Late this winter, I learned that I was approved for certification as an MBSR teacher by the University of Massachusetts Medical School’s Center for Mindfulness–the culmination, in one sense, of a journey that began in 2003. At that time, with a chronically ill son, a family member who had just been diagnosed with MS, and a re-activated sense of overwhelm that had plagued me for much of my life, I pulled my copy of Jon Kabat-Zinn’s Full Catastrophe Living off my bookshelf and began to read. I ordered Jon’s (then) tapes, and, following along with the book, started to practice mindfulness for the first time. This self-study was so impactful, so hopeful and empowering, and struck such a chord of freedom deep within me that I signed up for Jon and Saki Santorelli’s next 7-day “Mind-Body in Medicine” training at Mt. Madonna in California–in 2004. And then for the next one in 2005.
This March marked the close of the 26th MBSR class cycle that I have taught over a period of nine years. And this most welcome news of certification is an opportunity to pause, and reflect, and allow myself to be filled with the gratitude that is just bubbling up in me. What a journey! And a blessing, and a privilege to be engaged in this work, to meet people in and through these practices and see how they, too, expand and grow in possibilities for their lives as I have grown in mine.
I am so grateful to and for Jon Kabat-Zinn. Grateful from the very depths of me. Jon, your clarity, passion and poetic expression of the healing possible through mindfulness have shaped me as an MBSR teacher, and continue to inspire me to practice and study and learn and grow so that I might offer this work as skillfully and artfully as possible.
Even more, though, my experience of your teaching, your generosity and fierce compassion have shaped me as a human being. I came into practice in 2002 still deeply at odds with myself–the on-going legacy of childhood trauma. I had, for sure, already come a long way. I’d fallen in love with yoga and been practicing for years. I’d been in therapy, gone to massage school, married a devoted partner and with him had welcomed 2 exquisite children into the world. I was, I thought, well along the tumultuous path of “rapprochement” with the body, with the heart.
And then I experienced MBSR, and it both shook me to my core and at the same time gave me an experience of profound relief. It offered me the doorway through which to truly come home–over and over and over again. The model for healing that I had lived up to that point was that I could “survive” the trauma of my past. MBSR taught me that I am already more than that trauma–that in the vastness of this being, fully human, I am already whole.

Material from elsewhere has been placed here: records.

Background: an optimization exercise with open tools, aiming at small area, a short achievable clock period and few clock cycles per item. Do not read the settings as production practice. In this exercise RTL edits were held to simulation tests only and were not proved equivalent to the original. Power and IR drop assume default switching activity.

## flow/flow/run.sh

```bash
#!/bin/bash
# The standard layout (standard synthesis and ORFS steps unchanged) with
# two differences: the port buffers are buf_1 cells instead of the default
# delay buffer, and after the floorplan the flip-flops that drive the result
# port get the next drive strength of the same cell (dfxtp_1 -> dfxtp_2).
set -euo pipefail
export BUFFER_PORTS_ARGS="-buffer_cell sky130_fd_sc_hd__buf_1"
RES=orfs/results/${FLOW_PLATFORM}/alu_unit/base
bash standard.sh synth > synth.log 2>&1
bash standard.sh floorplan > floorplan.log 2>&1
cat > upsize.tcl <<EOS
read_liberty $FLOW_HOME/platforms/$FLOW_PLATFORM/lib/sky130_fd_sc_hd__tt_025C_1v80.lib
read_db $RES/2_floorplan.odb
set n 0
foreach inst [get_cells rr*] {
  set m [get_property \$inst ref_name]
  if {\$m eq "sky130_fd_sc_hd__dfxtp_1"} {
    replace_cell \$inst sky130_fd_sc_hd__dfxtp_2
    incr n
  }
}
puts "upsized \$n result flip-flops"
write_db $RES/2_floorplan.odb
EOS
openroad -no_init -exit upsize.tcl > upsize.log 2>&1
bash standard.sh place > place.log 2>&1
bash standard.sh cts > cts.log 2>&1
bash standard.sh route > route.log 2>&1
bash standard.sh finish > finish.log 2>&1
```

## flow/constraint.sdc

```tcl
create_clock -name core_clock -period 85.0 [get_ports {clk}]
set_input_delay 17.0000 -clock core_clock [delete_from_list [all_inputs] [get_ports {clk}]]
set_output_delay 17.0000 -clock core_clock [all_outputs]
set_load 0.01 [all_outputs]
```

## flow/standard.sh

```bash
#!/bin/bash
# synth_recipe.tcl (not shown) runs the flow's synth.tcl, then flattens the netlist and writes it again
# the make line also repeats each setting of config.mk as NAME=value (left out here)
make -C /OpenROAD-flow-scripts/flow DESIGN_CONFIG=/design/flow/config.mk WORK_HOME=/design/flow/orfs CLKGATE_MAP_FILE= SYNTH_SCRIPT=/design/flow/synth_recipe.tcl "${@:-finish}"
```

Florence Meleo-Meyer, Melissa Blacker, Elana Rosenbaum–all senior teachers during my training at the Center for Mindfulness–what a gift to have spent hours and days learning from you, absorbing your humility, humor, keen insights and patient guidance into the depths of my being. I have done my best to live what you have taught me–in the classroom and outside of it. I hear your wise and steadying voices as I face the challenges, delights and, at times, heartbreak of meeting people (including myself) where we actually are. My gratitude knows no bounds.
Graduates of the MBSR in Durango classes–since my first class here of 6 brave souls you have accepted me–with all my raw love for the practice, deep appreciation for it’s many gifts in my life, and pure desire to share them with others for their benefit–and transformed me into an MBSR teacher. Your honesty, courage and sheer determination to move toward experiencing greater degrees of freedom and ease have inspired me, humbled me, sent me back to the beginning of “not knowing” again and again. You have taught me much more than I could ever hope to offer you. It is the privilege of my lifetime to be in community with you and support one another as we face our next challenges and adventures.
I am filled to overflowing with gratitude.